┌─ DATA SUPPLIED
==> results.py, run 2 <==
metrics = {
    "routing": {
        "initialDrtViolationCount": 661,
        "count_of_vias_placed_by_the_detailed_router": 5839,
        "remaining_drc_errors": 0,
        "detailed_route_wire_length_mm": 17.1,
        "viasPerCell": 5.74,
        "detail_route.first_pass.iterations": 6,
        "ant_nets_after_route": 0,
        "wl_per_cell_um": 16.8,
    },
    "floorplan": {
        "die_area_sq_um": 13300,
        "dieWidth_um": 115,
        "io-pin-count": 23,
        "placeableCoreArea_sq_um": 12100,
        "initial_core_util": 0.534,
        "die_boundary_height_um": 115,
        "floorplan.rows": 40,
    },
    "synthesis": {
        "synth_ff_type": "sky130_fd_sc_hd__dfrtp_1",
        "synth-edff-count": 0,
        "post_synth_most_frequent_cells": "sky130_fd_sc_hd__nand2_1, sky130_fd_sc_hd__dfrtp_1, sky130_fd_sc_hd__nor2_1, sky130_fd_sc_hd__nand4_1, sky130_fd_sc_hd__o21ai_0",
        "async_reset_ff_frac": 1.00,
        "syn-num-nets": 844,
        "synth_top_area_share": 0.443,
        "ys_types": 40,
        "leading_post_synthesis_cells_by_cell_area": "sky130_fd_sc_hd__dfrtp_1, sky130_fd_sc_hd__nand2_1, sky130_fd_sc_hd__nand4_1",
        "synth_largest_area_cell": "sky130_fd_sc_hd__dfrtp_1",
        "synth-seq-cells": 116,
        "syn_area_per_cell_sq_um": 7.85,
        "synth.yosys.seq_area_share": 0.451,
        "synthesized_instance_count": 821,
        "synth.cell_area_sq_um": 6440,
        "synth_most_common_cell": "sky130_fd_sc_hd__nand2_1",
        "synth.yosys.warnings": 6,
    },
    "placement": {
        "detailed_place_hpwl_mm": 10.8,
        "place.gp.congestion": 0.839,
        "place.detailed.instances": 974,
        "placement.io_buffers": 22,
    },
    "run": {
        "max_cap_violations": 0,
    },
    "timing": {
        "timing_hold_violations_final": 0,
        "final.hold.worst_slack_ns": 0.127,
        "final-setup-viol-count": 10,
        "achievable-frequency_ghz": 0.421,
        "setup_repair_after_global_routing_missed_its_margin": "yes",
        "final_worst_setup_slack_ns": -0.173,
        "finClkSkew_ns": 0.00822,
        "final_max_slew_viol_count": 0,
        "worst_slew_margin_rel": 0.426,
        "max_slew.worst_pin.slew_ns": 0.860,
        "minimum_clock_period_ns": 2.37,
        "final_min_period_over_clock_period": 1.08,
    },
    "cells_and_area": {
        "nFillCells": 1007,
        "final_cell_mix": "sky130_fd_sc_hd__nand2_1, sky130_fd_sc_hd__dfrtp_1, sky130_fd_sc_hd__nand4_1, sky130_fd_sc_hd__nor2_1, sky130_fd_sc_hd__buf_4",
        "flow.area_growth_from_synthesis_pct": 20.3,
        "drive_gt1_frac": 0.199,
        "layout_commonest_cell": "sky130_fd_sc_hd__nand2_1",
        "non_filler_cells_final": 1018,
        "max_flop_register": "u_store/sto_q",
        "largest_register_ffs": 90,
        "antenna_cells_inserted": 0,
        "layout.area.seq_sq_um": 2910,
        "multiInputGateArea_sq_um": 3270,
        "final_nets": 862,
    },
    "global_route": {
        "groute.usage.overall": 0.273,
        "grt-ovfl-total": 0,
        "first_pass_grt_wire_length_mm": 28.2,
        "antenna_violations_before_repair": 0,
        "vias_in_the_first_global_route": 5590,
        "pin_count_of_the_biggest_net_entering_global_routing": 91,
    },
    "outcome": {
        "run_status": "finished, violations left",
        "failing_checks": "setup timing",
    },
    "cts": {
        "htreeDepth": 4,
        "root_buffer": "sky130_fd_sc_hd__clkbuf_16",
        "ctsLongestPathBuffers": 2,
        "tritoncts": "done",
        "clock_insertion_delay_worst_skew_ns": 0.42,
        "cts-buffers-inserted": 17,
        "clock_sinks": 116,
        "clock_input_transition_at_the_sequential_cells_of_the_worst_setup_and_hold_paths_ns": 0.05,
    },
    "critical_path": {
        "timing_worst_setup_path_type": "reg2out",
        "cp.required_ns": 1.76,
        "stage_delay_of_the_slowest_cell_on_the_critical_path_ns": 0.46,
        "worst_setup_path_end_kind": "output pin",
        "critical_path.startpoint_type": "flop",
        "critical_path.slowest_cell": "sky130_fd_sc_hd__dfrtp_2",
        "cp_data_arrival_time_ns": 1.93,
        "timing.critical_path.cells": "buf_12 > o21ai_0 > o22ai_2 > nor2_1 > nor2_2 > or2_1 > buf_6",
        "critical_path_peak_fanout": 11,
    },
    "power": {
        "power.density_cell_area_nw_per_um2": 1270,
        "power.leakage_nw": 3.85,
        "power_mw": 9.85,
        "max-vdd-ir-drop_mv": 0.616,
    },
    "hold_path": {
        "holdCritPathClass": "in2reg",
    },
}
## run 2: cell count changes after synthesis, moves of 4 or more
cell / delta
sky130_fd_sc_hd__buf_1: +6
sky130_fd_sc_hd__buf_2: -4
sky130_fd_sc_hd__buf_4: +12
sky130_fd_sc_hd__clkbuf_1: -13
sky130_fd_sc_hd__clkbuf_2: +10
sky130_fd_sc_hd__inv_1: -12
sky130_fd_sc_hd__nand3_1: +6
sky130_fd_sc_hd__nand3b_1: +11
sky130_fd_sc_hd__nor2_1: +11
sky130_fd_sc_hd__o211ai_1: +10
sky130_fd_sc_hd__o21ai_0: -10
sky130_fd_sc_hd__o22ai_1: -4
└─
WHAT THE EXERCISE ASKS>
Your task is to write out every record exactly.

SOLUTION>
==> results.py, run 2 <==
metrics = {
    "routing": {
        "initialDrtViolationCount": 661,
        "count_of_vias_placed_by_the_detailed_router": 5839,
        "remaining_drc_errors": 0,
        "detailed_route_wire_length_mm": 17.1,
        "viasPerCell": 5.74,
        "detail_route.first_pass.iterations": 6,
        "ant_nets_after_route": 0,
        "wl_per_cell_um": 16.8,
    },
    "floorplan": {
        "die_area_sq_um": 13300,
        "dieWidth_um": 115,
        "io-pin-count": 23,
        "placeableCoreArea_sq_um": 12100,
        "initial_core_util": 0.534,
        "die_boundary_height_um": 115,
        "floorplan.rows": 40,
    },
    "synthesis": {
        "synth_ff_type": "sky130_fd_sc_hd__dfrtp_1",
        "synth-edff-count": 0,
        "post_synth_most_frequent_cells": "sky130_fd_sc_hd__nand2_1, sky130_fd_sc_hd__dfrtp_1, sky130_fd_sc_hd__nor2_1, sky130_fd_sc_hd__nand4_1, sky130_fd_sc_hd__o21ai_0",
        "async_reset_ff_frac": 1.00,
        "syn-num-nets": 844,
        "synth_top_area_share": 0.443,
        "ys_types": 40,
        "leading_post_synthesis_cells_by_cell_area": "sky130_fd_sc_hd__dfrtp_1, sky130_fd_sc_hd__nand2_1, sky130_fd_sc_hd__nand4_1",
        "synth_largest_area_cell": "sky130_fd_sc_hd__dfrtp_1",
        "synth-seq-cells": 116,
        "syn_area_per_cell_sq_um": 7.85,
        "synth.yosys.seq_area_share": 0.451,
        "synthesized_instance_count": 821,
        "synth.cell_area_sq_um": 6440,
        "synth_most_common_cell": "sky130_fd_sc_hd__nand2_1",
        "synth.yosys.warnings": 6,
    },
    "placement": {
        "detailed_place_hpwl_mm": 10.8,
        "place.gp.congestion": 0.839,
        "place.detailed.instances": 974,
        "placement.io_buffers": 22,
    },
    "run": {
        "max_cap_violations": 0,
    },
    "timing": {
        "timing_hold_violations_final": 0,
        "final.hold.worst_slack_ns": 0.127,
        "final-setup-viol-count": 10,
        "achievable-frequency_ghz": 0.421,
        "setup_repair_after_global_routing_missed_its_margin": "yes",
        "final_worst_setup_slack_ns": -0.173,
        "finClkSkew_ns": 0.00822,
        "final_max_slew_viol_count": 0,
        "worst_slew_margin_rel": 0.426,
        "max_slew.worst_pin.slew_ns": 0.860,
        "minimum_clock_period_ns": 2.37,
        "final_min_period_over_clock_period": 1.08,
    },
    "cells_and_area": {
        "nFillCells": 1007,
        "final_cell_mix": "sky130_fd_sc_hd__nand2_1, sky130_fd_sc_hd__dfrtp_1, sky130_fd_sc_hd__nand4_1, sky130_fd_sc_hd__nor2_1, sky130_fd_sc_hd__buf_4",
        "flow.area_growth_from_synthesis_pct": 20.3,
        "drive_gt1_frac": 0.199,
        "layout_commonest_cell": "sky130_fd_sc_hd__nand2_1",
        "non_filler_cells_final": 1018,
        "max_flop_register": "u_store/sto_q",
        "largest_register_ffs": 90,
        "antenna_cells_inserted": 0,
        "layout.area.seq_sq_um": 2910,
        "multiInputGateArea_sq_um": 3270,
        "final_nets": 862,
    },
    "global_route": {
        "groute.usage.overall": 0.273,
        "grt-ovfl-total": 0,
        "first_pass_grt_wire_length_mm": 28.2,
        "antenna_violations_before_repair": 0,
        "vias_in_the_first_global_route": 5590,
        "pin_count_of_the_biggest_net_entering_global_routing": 91,
    },
    "outcome": {
        "run_status": "finished, violations left",
        "failing_checks": "setup timing",
    },
    "cts": {
        "htreeDepth": 4,
        "root_buffer": "sky130_fd_sc_hd__clkbuf_16",
        "ctsLongestPathBuffers": 2,
        "tritoncts": "done",
        "clock_insertion_delay_worst_skew_ns": 0.42,
        "cts-buffers-inserted": 17,
        "clock_sinks": 116,
        "clock_input_transition_at_the_sequential_cells_of_the_worst_setup_and_hold_paths_ns": 0.05,
    },
    "critical_path": {
        "timing_worst_setup_path_type": "reg2out",
        "cp.required_ns": 1.76,
        "stage_delay_of_the_slowest_cell_on_the_critical_path_ns": 0.46,
        "worst_setup_path_end_kind": "output pin",
        "critical_path.startpoint_type": "flop",
        "critical_path.slowest_cell": "sky130_fd_sc_hd__dfrtp_2",
        "cp_data_arrival_time_ns": 1.93,
        "timing.critical_path.cells": "buf_12 > o21ai_0 > o22ai_2 > nor2_1 > nor2_2 > or2_1 > buf_6",
        "critical_path_peak_fanout": 11,
    },
    "power": {
        "power.density_cell_area_nw_per_um2": 1270,
        "power.leakage_nw": 3.85,
        "power_mw": 9.85,
        "max-vdd-ir-drop_mv": 0.616,
    },
    "hold_path": {
        "holdCritPathClass": "in2reg",
    },
}
## run 2: cell count changes after synthesis, moves of 4 or more
cell / delta
sky130_fd_sc_hd__buf_1: +6
sky130_fd_sc_hd__buf_2: -4
sky130_fd_sc_hd__buf_4: +12
sky130_fd_sc_hd__clkbuf_1: -13
sky130_fd_sc_hd__clkbuf_2: +10
sky130_fd_sc_hd__inv_1: -12
sky130_fd_sc_hd__nand3_1: +6
sky130_fd_sc_hd__nand3b_1: +11
sky130_fd_sc_hd__nor2_1: +11
sky130_fd_sc_hd__o211ai_1: +10
sky130_fd_sc_hd__o21ai_0: -10
sky130_fd_sc_hd__o22ai_1: -4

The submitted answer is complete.